Calculating repertoire overlap

The calc_similarity() function will calculate repertoire overlap between clusters and add the results in the object meta.data. This function is designed to specifically work with the R package abdiv. The similarity metric to use for calculations can be selected by passing the name of the function to the method argument. Any beta diversity function from the abdiv package that takes species counts as input can be used. Be sure to read the documentation for the function you are using to ensure it is appropriate for your analysis.

In this example we are calculating the Jaccard dissimilarity index for BL6 and MD4 samples. With this metric, a value close to 0 indicates that the samples have a high number of shared clonotypes.

Jaccard dissimilarity is calculated using the following equation, where \(a\) is the number of species present in both x and y, \(b\) is the number of species present in y but not x, and \(c\) is the number of species present in x but not y.

\[ 1 - {a \over a + b + c} \]

so_vdj <- so |>
  calc_similarity(
    data_col    = "clonotype_id",
    cluster_col = "sample",
    method      = abdiv::jaccard
  )

Similarity metrics can also be calculated for a specific chain. To do this, the column passed to the data_col argument must contain per-chain data, such as CDR3 amino acid or nucleotide sequences. In this example similarity is calculated based on heavy chain CDR3 sequences.

so_vdj <- so |>
  calc_similarity(
    data_col    = "cdr3_nt",
    cluster_col = "sample",
    chain       = "IGH"
  )

Instead of adding the results to the object meta.data, a matrix can also be returned.

so |>
  calc_similarity(
    data_col    = "clonotype_id",
    cluster_col = "sample",
    return_mat  = TRUE
  )
#>           BL6-1     BL6-2     BL6-3     MD4-1     MD4-2     MD4-3
#> BL6-1 0.0000000 0.9639640 0.9696970 1.0000000 1.0000000 0.9830508
#> BL6-2 0.9639640 0.0000000 0.9813084 1.0000000 1.0000000 0.9848485
#> BL6-3 0.9696970 0.9813084 0.0000000 0.9807692 1.0000000 1.0000000
#> MD4-1 1.0000000 1.0000000 0.9807692 0.0000000 0.8571429 0.9000000
#> MD4-2 1.0000000 1.0000000 1.0000000 0.8571429 0.0000000 0.8750000
#> MD4-3 0.9830508 0.9848485 1.0000000 0.9000000 0.8750000 0.0000000

Plotting overlap

The plot_similarity() function will create plots summarizing repertoire overlap between samples. By default, Jaccard dissimilarity will be calculated and plotted as a heatmap. For this example, none of the samples show strong overlap. This may seem surprising since the MD4 samples are mainly composed of a single clonotype and should have a very similar repertoire. However, the Jaccard index is only measuring the number of overlapping clonotypes and is not influenced by clonotype abundance.

so |>
  plot_similarity(
    data_col = "clonotype_id",
    cluster_col = "sample"
  )

A metric that takes into account clonotype abundance is the Horn-Morisita index.

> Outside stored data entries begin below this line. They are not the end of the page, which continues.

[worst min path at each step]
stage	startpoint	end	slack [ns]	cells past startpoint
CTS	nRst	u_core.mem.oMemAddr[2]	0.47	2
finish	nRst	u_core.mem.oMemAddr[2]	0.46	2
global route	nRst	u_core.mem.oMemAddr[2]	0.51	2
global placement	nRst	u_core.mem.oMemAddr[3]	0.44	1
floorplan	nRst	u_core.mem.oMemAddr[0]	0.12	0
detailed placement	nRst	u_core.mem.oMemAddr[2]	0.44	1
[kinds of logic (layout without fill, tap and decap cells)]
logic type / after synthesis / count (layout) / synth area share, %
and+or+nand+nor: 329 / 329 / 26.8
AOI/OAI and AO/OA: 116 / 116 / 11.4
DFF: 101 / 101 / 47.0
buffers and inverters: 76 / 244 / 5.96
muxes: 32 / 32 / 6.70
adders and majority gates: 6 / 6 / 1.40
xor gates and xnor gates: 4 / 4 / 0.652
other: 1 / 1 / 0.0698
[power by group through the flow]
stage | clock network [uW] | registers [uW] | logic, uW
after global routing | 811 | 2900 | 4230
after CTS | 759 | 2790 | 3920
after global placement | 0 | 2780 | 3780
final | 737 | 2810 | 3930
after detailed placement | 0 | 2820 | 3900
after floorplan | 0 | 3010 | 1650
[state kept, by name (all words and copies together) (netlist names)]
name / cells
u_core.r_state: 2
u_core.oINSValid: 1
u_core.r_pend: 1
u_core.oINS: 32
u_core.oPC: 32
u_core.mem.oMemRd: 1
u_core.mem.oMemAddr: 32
[config.mk]
export PLATFORM = sky130hd
export DESIGN_NAME = id_stage
export DESIGN_NICKNAME = d
export VERILOG_FILES = /design/src/rtl/id_stage.sv
export SDC_FILE = /design/constraint.sdc
export NUM_CORES = 2
export LEC_CHECK = 0
export CORE_MARGIN = 1
export CORE_UTILIZATION = 56
export CTS_CLUSTER_DIAMETER = 80
export DETAILED_ROUTE_END_ITERATION = 10
export MAX_ROUTING_LAYER = met4
export PLACE_DENSITY = 0.87
export SYNTH_ARGS = -nofsm -noshare
export SYNTH_HDL_FRONTEND = slang
export SYNTH_SLANG_ARGS = --single-unit
[constraint.sdc]
create_clock -name clk -period 3.21 [get_ports clk]
set_input_delay 0.642 -clock clk [delete_from_list [all_inputs] [get_ports clk]]
set_output_delay 0.642 -clock clk [all_outputs]
set_load 0.05 [all_outputs]
### src/rtl/mux_sync_pkg.sv
// Shared types and default constants for the mux-synchronizer transmit sequencer.
package mux_sync_pkg;

  typedef enum logic [1:0] {
    IDLE    = 2'd0,
    SETUP   = 2'd1,
    REQ     = 2'd2,
    RELEASE = 2'd3
  } xfer_state_e;

  localparam int MUX_SYNC_DEF_FLOPS   = 2;
  localparam int MUX_SYNC_DEF_SETUP   = 1;
  localparam int MUX_SYNC_DEF_TIMEOUT = 1024;

endpackage

### src/rtl/synchronize_bit.sv
// Multi-flop single-bit synchronizer with asynchronous active-low reset.
module synchronize_bit #(
  parameter int NUM_OF_SYNC_FLOPS = 2
) (
  input  logic dest_clk,
  input  logic rstn,
  input  logic D_in,
  output logic D_out
);

  logic [NUM_OF_SYNC_FLOPS-1:0] sync_q;

  always_ff @(posedge dest_clk or negedge rstn) begin
    if (!rstn) begin
      sync_q[0] <= 1'b0;
    end else begin
      sync_q[0] <= D_in;
    end
  end

  for (genvar gi = 1; gi < NUM_OF_SYNC_FLOPS; gi++) begin : g_stage
    always_ff @(posedge dest_clk or negedge rstn) begin
      if (!rstn) begin
        sync_q[gi] <= 1'b0;
      end else begin
        sync_q[gi] <= sync_q[gi-1];
      end
    end
  end

  assign D_out = sync_q[NUM_OF_SYNC_FLOPS-1];

endmodule
<file path="config.mk">
export PLATFORM = sky130hd
export DESIGN_NAME = led_pattern_gen
export DESIGN_NICKNAME = d
export VERILOG_FILES = /design/src/rtl/led_pattern_pkg.sv /design/src/rtl/led_prescaler.sv /design/src/rtl/led_pattern_gen.sv
export SDC_FILE = /design/constraint.sdc
export NUM_CORES = 1
export LEC_CHECK = 0
export ABC_AREA = 1
export CORE_UTILIZATION = 35
export CTS_BUF_LIST = sky130_fd_sc_hd__clkbuf_16
export CTS_CLUSTER_SIZE = 28
export DETAILED_ROUTE_END_ITERATION = 10
export SYNTH_ARGS = -nofsm -noshare
export SYNTH_HDL_FRONTEND = slang
export SYNTH_SLANG_ARGS = --single-unit
</file>
<file path="constraint.sdc">
create_clock -name CLK -period 2.2 [get_ports CLK]
set_input_delay 0.22 -clock CLK [delete_from_list [all_inputs] [get_ports CLK]]
set_output_delay 0.22 -clock CLK [all_outputs]
set_load 0.05 [all_outputs]
</file>
<file path="src/rtl/led_pattern_pkg.sv">
// led_pattern_pkg: mode encoding and init patterns
// shared by the LED pattern generator and its bench.
package led_pattern_pkg;

  typedef enum logic [1:0] {
    MODE_BLINK  = 2'd0,
    MODE_CHASE  = 2'd1,
    MODE_COUNT  = 2'd2,
    MODE_BOUNCE = 2'd3
  } mode_e;

  localparam int PWM_W = 8;

  function automatic logic [31:0] init_pat(
    input mode_e m,
    input int    w
  );
    logic [31:0] r;
    unique case (m)
      MODE_CHASE,
      MODE_BOUNCE: r = 32'd1;
      default:     r = '0;
    endcase
    if (w < 1)
      r = '0;
    else if (w < 32)
      r = r & ((32'd1 << w) - 32'd1);
    return r;
  endfunction

endpackage

</file>
<file path="src/rtl/led_prescaler.sv">
// led_prescaler: divide-by-DIV step counter, one-cycle
// TICK on the last count; held at zero while EN is low.
module led_prescaler #(
  parameter int DIV = 25000000
) (
  input  logic CLK,
  input  logic RESETn,
  input  logic EN,
  output logic TICK
);

  localparam int W = $clog2(DIV);
  localparam logic [W-1:0] LAST = W'(DIV - 1);

  logic [W-1:0] cnt;

  always_ff @(posedge CLK or negedge RESETn) begin
    if (!RESETn)
      cnt <= '0;
    else if (!EN)
      cnt <= '0;
    else if (cnt == LAST)
      cnt <= '0;
    else
      cnt <= cnt + W'(1);
  end

  assign TICK = EN && (cnt == LAST);

endmodule

</file>
<file path="src/rtl/led_pattern_gen.sv">
// led_pattern_gen: NUM_LEDS pattern driver (blink/chase/
// count/bounce). Optional dimming via LED_PWM_DIM_EN.
module led_pattern_gen
  import led_pattern_pkg::*;
#(
  parameter int NUM_LEDS     = 4,
  parameter int PRESCALE_DIV = 25000000,
  parameter int RESET_MODE   = 0,
  parameter int DIM_DUTY     = 64
) (
  input  logic                CLK,
  input  logic                RESETn,
  input  logic                LOCK,
  input  logic [1:0]          MODE,
  input  logic                MODE_VLD,
  output logic [NUM_LEDS-1:0] LED,
  output logic                TICK,
  output logic [1:0]          CUR_MODE
);

  localparam mode_e RST_MODE = mode_e'(2'(RESET_MODE));

  if (NUM_LEDS < 1 || NUM_LEDS > 32 ||
      PRESCALE_DIV < 2 || DIM_DUTY < 0) begin : g_bad_param
    $error("led_pattern_gen: illegal parameter");
  end

  logic sync1;
  logic lock_s;
  logic tick;

  always_ff @(posedge CLK or negedge RESETn) begin
    if (!RESETn) begin
      sync1  <= 1'b0;
      lock_s <= 1'b0;
    end else begin
      sync1  <= LOCK;
      lock_s <= sync1;
    end
  end

  led_prescaler #(
    .DIV (PRESCALE_DIV)
  ) u_presc (
    .CLK    (CLK),
    .RESETn (RESETn),
    .EN     (lock_s),
    .TICK   (tick)
  );

  mode_e cur;
  mode_e pend;
  mode_e eff;

  logic [NUM_LEDS-1:0] pat;
  logic [NUM_LEDS-1:0] pat_nxt;
  logic [NUM_LEDS-1:0] stepped;
  logic [NUM_LEDS-1:0] init_v;
  logic [NUM_LEDS-1:0] led_q;
  logic                dir;
  logic                dir_nxt;
  logic                step_dir;

  // a strobe in the tick cycle wins over the held request
  assign eff    = MODE_VLD ? mode_e'(MODE) : pend;
  assign init_v = NUM_LEDS'(init_pat(eff, NUM_LEDS));

  always_comb begin
    stepped  = pat;
    step_dir = dir;
    unique case (cur)
      MODE_BLINK: stepped = ~pat;
      MODE_CHASE:
        stepped = (pat << 1) | (pat >> (NUM_LEDS - 1));
      MODE_COUNT: stepped = pat + NUM_LEDS'(1);
      MODE_BOUNCE: begin
        if (NUM_LEDS == 1) begin
          stepped = pat;
        end else if (dir) begin
          if (pat[NUM_LEDS-1]) begin
            stepped  = pat >> 1;
            step_dir = 1'b0;
          end else begin
            stepped = pat << 1;
          end
        end else begin
          if (pat[0]) begin
            stepped  = pat << 1;
            step_dir = 1'b1;
          end else begin
            stepped = pat >> 1;
          end
        end
      end
      default: ;
    endcase
  end

  always_comb begin
    pat_nxt = pat;
    dir_nxt = dir;
    if (!lock_s || (tick && eff != cur)) begin
      pat_nxt = init_v;
      dir_nxt = 1'b1;
    end else if (tick) begin
      pat_nxt = stepped;
      dir_nxt = step_dir;
    end
  end

  always_ff @(posedge CLK or negedge RESETn) begin
    if (!RESETn) begin
      cur   <= RST_MODE;
      pend  <= RST_MODE;
      pat   <= '0;
      dir   <= 1'b1;
      led_q <= '0;
    end else begin
      if (MODE_VLD)
        pend <= mode_e'(MODE);
      if (!lock_s || tick)
        cur <= eff;
      pat <= pat_nxt;
      dir <= dir_nxt;
      // sync1 is next cycle's lock_s: blank with it
      led_q <= sync1 ? pat_nxt : '0;
    end
  end

  assign TICK     = tick;
  assign CUR_MODE = cur;

`ifdef LED_PWM_DIM_EN
  logic [PWM_W-1:0] pwm_cnt;
  logic             dim_on;

  always_ff @(posedge CLK or negedge RESETn) begin
    if (!RESETn)
      pwm_cnt <= '0;
    else if (lock_s)
      pwm_cnt <= pwm_cnt + PWM_W'(1);
  end

  assign dim_on = (DIM_DUTY >= (1 << PWM_W)) ||
                  (int'(pwm_cnt) < DIM_DUTY);
  assign LED = led_q & {NUM_LEDS{dim_on}};
`else
  assign LED = led_q;
`endif

endmodule

</file>
======== Yosys cells after proc, flatten, opt, wreduce, memory -nomap -nowiden ========
Cells that the tools add are included.
cells by class
  $mul .................................... 0
  add/subtract/negate cells ............... 2
  shift-type cells ........................ 0
  bitwise operators ....................... 2
  reduce and logical (&&, ||, !) cells .... 10
  $lt $le $gt $ge ......................... 0
  div/mod/pow operators ................... 0
  multiplexer cells ....................... 17
  equality and inequality tests ........... 7
operator list
  cell                     number
  $mux W25                 2
  $add A25 B1 Y25 const B  1
  $eq A25 B25 Y1 const B   1
  $mux W4                  6
  $pmux W4 S4              1
  $mux W1                  7
  $eq A2 B2 Y1 const B     3
  $add A4 B1 Y4 const B    1
  $eq A2 B1 Y1 const B     2
  $not A4 Y4               1
  $or A4 B1 Y4             1
  $reduce_bool A2 Y1       2
  $logic_and A1 B1 Y1      2
  $logic_not A2 Y1         1
  $logic_or A1 B1 Y1       2
  $mux W2                  1
  $ne A2 B2 Y1             1
  $reduce_and A2 Y1        1
  $reduce_or A2 Y1         1
  $logic_not A1 Y1         1
word-level totals
  flip-flop bits (word level) ............. 40
  memory bits (writable) .................. 0
  input port bits ......................... 6
  memories kept ........................... 0
  bits in latches ......................... 0
  memory bits (read-only) ................. 0
  output and inout bits ................... 7
  word-level logic and storage cells ...... 46

======== Logic depth before layout (Yosys ltp) ========
  word-level depth ........................ 6
  depth in mapped cells ................... 11
  depth with buffers taken out ............ 11

======== Modules after synthesis ========
Synthesis repeated with hierarchy kept, for this count alone.
second synthesis, totals
  cells, all modules ...................... 300
  area total of the unflattened synthesis .. 2,289.7 um^2
modules (own cells, without submodules)
  module           cells an instance  instances  area each (um^2)  sequential area each (um^2)
  led_prescaler    179                1          1,427.6           625.6
  led_pattern_gen  121                1          862.1             376.6

======== Worst setup path after synthesis ========
No wires, ideal clock.
  kind .................................... flip-flop to flip-flop
  from .................................... register u_presc.cnt[0]
  to ...................................... register led_q[2], in the netlist LED[2]
  required time ........................... 2.080 ns
  buffers on the path ..................... 0
  data arrival time ....................... 1.609 ns
  path slack .............................. 0.472 ns
  stages on the path, launching flop included .. 11
  setup time .............................. 0.120 ns
  clock period less this slack ............ 1.728 ns
  path through ............................ dfrtp_1 ha_1 nand2_2 nor2_4 nand2_2 nor2_4 nand2_4 nor2_4 nand2_1 nand3_1 nor2_1
between the ends
  word-level cells in the longest chain between the ends .. 6
  elaborated cells on any way between the ends .. 7
  classes of those cells .................. eq/ne (1); mux (3); reduce/logical (3)
RTL lines
  what                    RTL line                source
  start, declared         led_prescaler.sv:15     logic [W-1:0] cnt;
  start signal, assigned  led_prescaler.sv:25     cnt <= cnt + W'(1);
  $eq A25 B25 Y1 *        led_prescaler.sv:28     assign TICK = EN && (cnt == LAST);
  $logic_and A1 B1 Y1 *   led_prescaler.sv:28
  net TICK                led_pattern_gen.sv:17   output logic TICK,
  $logic_and A1 B1 Y1     led_pattern_gen.sv:102  if (!lock_s || (tick && eff != cur)) begin
  $logic_or A1 B1 Y1      led_pattern_gen.sv:102
  $mux W4 *               led_pattern_gen.sv:102
  $mux W4 *               led_pattern_gen.sv:126  led_q <= sync1 ? pat_nxt : '0;
  end signal, assigned    led_pattern_gen.sv:126
  end, declared           led_pattern_gen.sv:59   logic [NUM_LEDS-1:0] led_q;
The timed path passes the listed nets; every way through them passes the cells marked *.
A chain may end at the register's enable or synchronous reset.

======== Worst setup path after layout ========
  from .................................... register u_presc.cnt[0]
  to ...................................... output TICK
between the ends
  word-level cells in the longest chain between the ends .. 2
RTL lines
  what                 RTL line
  $eq A25 B25 Y1       led_prescaler.sv:28
  $logic_and A1 B1 Y1  led_prescaler.sv:28
  end, declared        led_pattern_gen.sv:17
Every way passes these cells.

This metric measures the probability that clonotypes drawn from each sample will be different. Values close to 0 indicate high similarity. In this example we see that when clonotype abundance is taken into account, the MD4 samples appear very similar to each other.

so |>
  plot_similarity(
    data_col    = "clonotype_id",
    cluster_col = "sample",
    method      = abdiv::horn_morisita
  )

The appearance of the heatmap can be modified with additional arguments. Setting cluster_heatmap to FALSE will remove the dendrograph. The remove_upper_triangle argument can be used to only plot the lower triangle of the heatmap. The plot_colors argument will adjust the color gradient. Additional parameters can be passed directly to ComplexHeatmap::Heatmap().

so |>
  plot_similarity(
    data_col        = "clonotype_id",
    cluster_col     = "sample",
    method          = abdiv::horn_morisita,
    plot_colors     = c("#3182bd", "white", "#fec44f"),
    cluster_heatmap = FALSE,
    remove_upper_triangle = TRUE,
    
    name = "Horn-Morisita"  # parameter to pass to Heatmap()
  )

Circos plot

A circos plot can be created by setting the method argument to ‘circos’. This plot will summarize the number of clonotypes overlapping between samples. The group_col argument can be used to split the graph into distinct sections based on a grouping variable.

The number of overlapping clonotypes is shown as the axis labels for each sample. The width of each link reflects the number of clonotypes shared between the samples. Labels can be rotated to eliminate overlapping text using the rotate_labels argument.

so |>
  plot_similarity(
    data_col      = "clonotype_id",
    cluster_col   = "sample",
    group_col     = "orig.ident",
    method        = "circos",
    rotate_labels = TRUE
  )

Plot colors can be modified using the plot_colors argument, additional parameters can be passed directly to circlize::chordDiagram(). In this example we scale the plot so each sample is the same width.

so |>
  plot_similarity(
    data_col    = "clonotype_id",
    cluster_col = "sample",
    group_col   = "orig.ident",
    method      = "circos",
    plot_colors = brewer.pal(10, "Spectral"),
    
    scale = TRUE  # parameter to pass to chordDiagram()
  )

MDS plot

Multidimensional scaling (MDS) can be used to visualize the overall similarity between repertoires. The calc_mds() function will calculate MDS coordinates using either the Jaccard dissimilarity index or the Horn-Morisita index. The method can be specified using the method argument. MDS coordinates will get added to the meta.data.

so_vdj <- so |>
  calc_mds(
    data_col    = "clonotype_id",
    cluster_col = "sample",
    method      = "horn_morisita"
  )

The plot_mds() function will create an MDS plot with labels added for each sample.

so |>
  plot_mds(
    data_col = "clonotype_id",
    cluster_col = "sample"
  )

ggplot2 functions can be used to further adjust plot aesthetics, or additional arguments can be passed directly to ggplot2, e.g. size, shape, etc.

so |>
  plot_mds(
    data_col    = "clonotype_id",
    cluster_col = "sample",
    
    size  = 4,    # parameters to pass to ggplot 
    shape = 2
  ) +
  ggplot2::theme(legend.position = "none")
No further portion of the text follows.